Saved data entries

========================================================================

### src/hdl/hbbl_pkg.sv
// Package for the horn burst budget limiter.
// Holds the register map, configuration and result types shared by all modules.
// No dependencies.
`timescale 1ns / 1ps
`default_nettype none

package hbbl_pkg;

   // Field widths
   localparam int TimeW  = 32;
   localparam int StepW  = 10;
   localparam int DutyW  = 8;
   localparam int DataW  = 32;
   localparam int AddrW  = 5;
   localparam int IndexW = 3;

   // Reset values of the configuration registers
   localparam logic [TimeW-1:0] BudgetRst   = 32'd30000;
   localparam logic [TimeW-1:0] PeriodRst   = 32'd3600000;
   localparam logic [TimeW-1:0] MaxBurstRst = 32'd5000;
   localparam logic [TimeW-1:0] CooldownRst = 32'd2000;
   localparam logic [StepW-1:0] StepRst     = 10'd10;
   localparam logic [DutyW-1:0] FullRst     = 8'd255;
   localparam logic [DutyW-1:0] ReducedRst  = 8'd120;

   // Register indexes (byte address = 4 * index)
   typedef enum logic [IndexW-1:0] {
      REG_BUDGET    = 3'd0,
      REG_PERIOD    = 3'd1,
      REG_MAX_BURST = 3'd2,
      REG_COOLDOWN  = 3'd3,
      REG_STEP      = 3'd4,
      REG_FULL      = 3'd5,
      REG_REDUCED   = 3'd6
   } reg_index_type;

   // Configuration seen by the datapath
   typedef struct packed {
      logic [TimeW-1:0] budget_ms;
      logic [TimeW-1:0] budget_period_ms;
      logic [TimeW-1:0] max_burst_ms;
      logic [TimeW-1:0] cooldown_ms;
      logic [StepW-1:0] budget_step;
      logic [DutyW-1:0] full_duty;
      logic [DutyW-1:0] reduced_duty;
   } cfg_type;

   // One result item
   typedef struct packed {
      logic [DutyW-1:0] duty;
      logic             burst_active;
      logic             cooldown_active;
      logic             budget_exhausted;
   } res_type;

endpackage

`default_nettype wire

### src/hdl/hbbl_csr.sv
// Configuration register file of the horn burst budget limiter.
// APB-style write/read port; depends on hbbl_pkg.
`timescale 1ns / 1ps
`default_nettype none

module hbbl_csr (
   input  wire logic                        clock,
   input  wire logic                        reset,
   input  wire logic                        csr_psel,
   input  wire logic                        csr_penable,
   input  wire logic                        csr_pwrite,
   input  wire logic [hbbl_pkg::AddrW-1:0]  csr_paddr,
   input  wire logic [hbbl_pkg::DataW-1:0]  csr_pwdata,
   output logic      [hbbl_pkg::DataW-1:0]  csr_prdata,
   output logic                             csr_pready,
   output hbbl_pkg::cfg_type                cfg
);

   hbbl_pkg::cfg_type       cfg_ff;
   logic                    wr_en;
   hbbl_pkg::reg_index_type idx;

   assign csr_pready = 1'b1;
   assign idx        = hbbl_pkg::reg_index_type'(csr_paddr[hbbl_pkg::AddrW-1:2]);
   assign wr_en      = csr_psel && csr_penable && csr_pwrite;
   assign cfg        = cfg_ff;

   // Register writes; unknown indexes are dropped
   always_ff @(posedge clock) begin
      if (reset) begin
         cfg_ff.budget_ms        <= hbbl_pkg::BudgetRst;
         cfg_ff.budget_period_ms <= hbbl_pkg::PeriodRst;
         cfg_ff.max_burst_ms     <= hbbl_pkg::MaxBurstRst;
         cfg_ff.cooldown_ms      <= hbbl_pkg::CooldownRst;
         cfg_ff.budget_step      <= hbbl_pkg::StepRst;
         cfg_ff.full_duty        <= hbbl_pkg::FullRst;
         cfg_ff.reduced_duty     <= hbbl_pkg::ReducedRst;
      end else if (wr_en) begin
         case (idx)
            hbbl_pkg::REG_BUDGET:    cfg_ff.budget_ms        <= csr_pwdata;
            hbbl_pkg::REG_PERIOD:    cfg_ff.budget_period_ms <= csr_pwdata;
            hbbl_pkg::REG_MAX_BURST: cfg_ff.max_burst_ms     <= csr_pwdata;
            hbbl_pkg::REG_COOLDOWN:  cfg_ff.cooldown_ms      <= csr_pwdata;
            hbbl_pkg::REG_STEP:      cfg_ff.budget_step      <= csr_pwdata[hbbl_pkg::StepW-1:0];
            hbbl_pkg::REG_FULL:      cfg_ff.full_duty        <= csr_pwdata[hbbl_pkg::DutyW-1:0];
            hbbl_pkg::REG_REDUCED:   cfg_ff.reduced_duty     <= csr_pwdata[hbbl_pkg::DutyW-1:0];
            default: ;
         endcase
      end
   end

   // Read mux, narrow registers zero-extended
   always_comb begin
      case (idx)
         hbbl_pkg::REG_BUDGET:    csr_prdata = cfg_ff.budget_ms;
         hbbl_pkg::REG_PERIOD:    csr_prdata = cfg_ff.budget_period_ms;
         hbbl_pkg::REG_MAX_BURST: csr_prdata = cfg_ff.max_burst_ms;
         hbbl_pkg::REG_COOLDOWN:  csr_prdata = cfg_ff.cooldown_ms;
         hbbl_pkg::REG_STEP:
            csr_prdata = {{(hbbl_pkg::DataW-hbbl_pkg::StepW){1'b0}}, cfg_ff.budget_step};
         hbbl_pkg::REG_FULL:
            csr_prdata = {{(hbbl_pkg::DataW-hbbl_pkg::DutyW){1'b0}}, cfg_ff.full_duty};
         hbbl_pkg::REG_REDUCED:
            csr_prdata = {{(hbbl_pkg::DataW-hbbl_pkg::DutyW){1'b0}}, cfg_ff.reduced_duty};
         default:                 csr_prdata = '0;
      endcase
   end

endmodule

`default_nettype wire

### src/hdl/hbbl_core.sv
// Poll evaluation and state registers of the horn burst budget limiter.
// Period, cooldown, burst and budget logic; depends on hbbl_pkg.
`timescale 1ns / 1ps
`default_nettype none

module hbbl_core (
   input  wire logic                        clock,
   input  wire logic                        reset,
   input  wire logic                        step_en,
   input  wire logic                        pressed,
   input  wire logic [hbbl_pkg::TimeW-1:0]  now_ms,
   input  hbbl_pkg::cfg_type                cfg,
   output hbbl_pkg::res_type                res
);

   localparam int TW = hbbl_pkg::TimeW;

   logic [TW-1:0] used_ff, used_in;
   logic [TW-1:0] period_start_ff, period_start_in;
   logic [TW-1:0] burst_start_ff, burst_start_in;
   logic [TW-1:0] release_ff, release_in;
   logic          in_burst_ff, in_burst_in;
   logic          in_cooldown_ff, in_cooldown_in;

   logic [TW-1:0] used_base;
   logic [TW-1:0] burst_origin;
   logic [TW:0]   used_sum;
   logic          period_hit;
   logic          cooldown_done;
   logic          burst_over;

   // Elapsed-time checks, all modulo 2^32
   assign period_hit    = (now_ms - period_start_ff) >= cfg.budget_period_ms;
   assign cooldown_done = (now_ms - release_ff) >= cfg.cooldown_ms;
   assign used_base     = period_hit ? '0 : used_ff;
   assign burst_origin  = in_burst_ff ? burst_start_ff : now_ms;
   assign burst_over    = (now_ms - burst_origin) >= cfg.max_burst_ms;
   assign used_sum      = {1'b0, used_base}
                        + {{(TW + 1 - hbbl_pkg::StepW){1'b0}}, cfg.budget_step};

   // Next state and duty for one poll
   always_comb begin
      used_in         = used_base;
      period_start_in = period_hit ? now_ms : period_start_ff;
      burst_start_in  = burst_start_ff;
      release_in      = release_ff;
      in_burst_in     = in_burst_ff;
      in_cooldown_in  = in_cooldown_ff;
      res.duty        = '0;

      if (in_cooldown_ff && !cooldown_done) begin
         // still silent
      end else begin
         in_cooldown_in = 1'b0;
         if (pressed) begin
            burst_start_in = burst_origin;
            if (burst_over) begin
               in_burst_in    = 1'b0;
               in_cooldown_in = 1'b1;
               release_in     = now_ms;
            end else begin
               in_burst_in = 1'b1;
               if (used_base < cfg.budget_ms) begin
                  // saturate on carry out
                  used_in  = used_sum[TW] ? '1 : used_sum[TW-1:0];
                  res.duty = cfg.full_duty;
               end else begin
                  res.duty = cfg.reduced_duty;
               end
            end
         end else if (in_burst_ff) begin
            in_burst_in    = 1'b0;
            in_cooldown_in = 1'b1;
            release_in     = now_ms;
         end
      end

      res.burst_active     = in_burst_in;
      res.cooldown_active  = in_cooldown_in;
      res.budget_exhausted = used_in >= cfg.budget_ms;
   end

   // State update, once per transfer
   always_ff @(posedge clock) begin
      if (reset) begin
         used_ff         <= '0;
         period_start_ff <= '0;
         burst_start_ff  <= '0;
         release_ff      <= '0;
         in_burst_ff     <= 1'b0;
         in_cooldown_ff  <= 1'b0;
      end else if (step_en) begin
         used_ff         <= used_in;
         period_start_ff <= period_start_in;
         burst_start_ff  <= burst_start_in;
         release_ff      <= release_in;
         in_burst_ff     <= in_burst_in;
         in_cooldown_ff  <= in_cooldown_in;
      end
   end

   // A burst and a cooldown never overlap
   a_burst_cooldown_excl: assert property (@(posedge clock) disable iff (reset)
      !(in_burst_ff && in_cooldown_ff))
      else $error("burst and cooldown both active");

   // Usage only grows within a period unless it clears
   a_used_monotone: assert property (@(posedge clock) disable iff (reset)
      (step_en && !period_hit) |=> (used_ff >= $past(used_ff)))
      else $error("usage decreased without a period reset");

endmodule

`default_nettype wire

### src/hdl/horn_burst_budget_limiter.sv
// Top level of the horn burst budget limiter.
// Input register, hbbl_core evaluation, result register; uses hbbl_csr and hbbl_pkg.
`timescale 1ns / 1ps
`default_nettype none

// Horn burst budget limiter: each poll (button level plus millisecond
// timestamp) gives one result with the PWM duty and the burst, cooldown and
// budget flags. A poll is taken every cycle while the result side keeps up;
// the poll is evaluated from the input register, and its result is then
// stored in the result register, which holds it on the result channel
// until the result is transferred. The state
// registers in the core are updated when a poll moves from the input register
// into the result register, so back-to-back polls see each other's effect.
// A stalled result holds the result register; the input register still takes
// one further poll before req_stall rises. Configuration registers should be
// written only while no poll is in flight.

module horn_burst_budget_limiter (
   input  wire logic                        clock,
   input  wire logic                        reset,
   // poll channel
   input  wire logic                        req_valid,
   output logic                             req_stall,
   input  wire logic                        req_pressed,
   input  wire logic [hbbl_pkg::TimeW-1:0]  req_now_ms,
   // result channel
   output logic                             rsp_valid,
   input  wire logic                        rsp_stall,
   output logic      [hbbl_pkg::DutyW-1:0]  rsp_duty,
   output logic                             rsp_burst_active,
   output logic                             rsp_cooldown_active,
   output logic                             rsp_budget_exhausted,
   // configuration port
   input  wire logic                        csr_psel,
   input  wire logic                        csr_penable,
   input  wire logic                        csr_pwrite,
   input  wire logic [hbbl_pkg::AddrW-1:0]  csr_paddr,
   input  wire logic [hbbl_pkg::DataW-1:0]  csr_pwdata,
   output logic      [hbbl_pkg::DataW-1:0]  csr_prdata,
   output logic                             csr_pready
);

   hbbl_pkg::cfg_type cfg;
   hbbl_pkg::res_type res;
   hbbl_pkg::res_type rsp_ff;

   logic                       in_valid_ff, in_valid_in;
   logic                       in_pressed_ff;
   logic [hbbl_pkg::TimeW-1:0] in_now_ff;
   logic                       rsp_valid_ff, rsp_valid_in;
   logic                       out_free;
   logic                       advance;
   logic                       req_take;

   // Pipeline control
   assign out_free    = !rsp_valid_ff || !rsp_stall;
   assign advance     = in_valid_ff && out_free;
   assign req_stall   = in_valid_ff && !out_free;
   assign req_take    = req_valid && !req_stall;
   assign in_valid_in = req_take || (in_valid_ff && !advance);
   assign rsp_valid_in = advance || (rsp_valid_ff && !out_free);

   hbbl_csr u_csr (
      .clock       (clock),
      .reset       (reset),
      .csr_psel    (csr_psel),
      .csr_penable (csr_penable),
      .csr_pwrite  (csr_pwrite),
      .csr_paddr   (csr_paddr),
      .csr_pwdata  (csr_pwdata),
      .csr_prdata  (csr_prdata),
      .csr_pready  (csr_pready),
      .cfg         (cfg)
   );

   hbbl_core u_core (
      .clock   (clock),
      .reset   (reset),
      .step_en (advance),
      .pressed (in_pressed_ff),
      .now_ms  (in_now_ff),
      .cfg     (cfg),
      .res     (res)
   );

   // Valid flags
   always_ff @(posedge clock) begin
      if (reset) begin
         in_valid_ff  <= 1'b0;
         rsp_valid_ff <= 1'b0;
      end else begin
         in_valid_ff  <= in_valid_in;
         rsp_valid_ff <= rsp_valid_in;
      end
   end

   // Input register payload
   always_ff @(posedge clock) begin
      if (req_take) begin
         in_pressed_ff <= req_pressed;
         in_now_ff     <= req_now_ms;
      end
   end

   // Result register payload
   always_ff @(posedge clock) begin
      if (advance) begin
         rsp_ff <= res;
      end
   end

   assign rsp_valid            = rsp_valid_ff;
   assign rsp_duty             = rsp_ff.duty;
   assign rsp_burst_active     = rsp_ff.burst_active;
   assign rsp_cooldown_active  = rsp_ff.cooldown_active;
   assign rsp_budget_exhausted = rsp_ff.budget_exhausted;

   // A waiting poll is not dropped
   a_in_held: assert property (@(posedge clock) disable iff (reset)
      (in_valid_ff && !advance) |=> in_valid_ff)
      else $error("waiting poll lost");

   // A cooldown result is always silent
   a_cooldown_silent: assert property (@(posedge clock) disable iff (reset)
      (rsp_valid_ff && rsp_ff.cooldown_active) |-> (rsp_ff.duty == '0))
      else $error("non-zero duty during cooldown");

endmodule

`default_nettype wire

========================================================================

§ **Task goal**: Among the lines above, which ones include the word "BudgetRst"? Copy them.

§ **Response to the task**:
   localparam logic [TimeW-1:0] BudgetRst   = 32'd30000;
         cfg_ff.budget_ms        <= hbbl_pkg::BudgetRst;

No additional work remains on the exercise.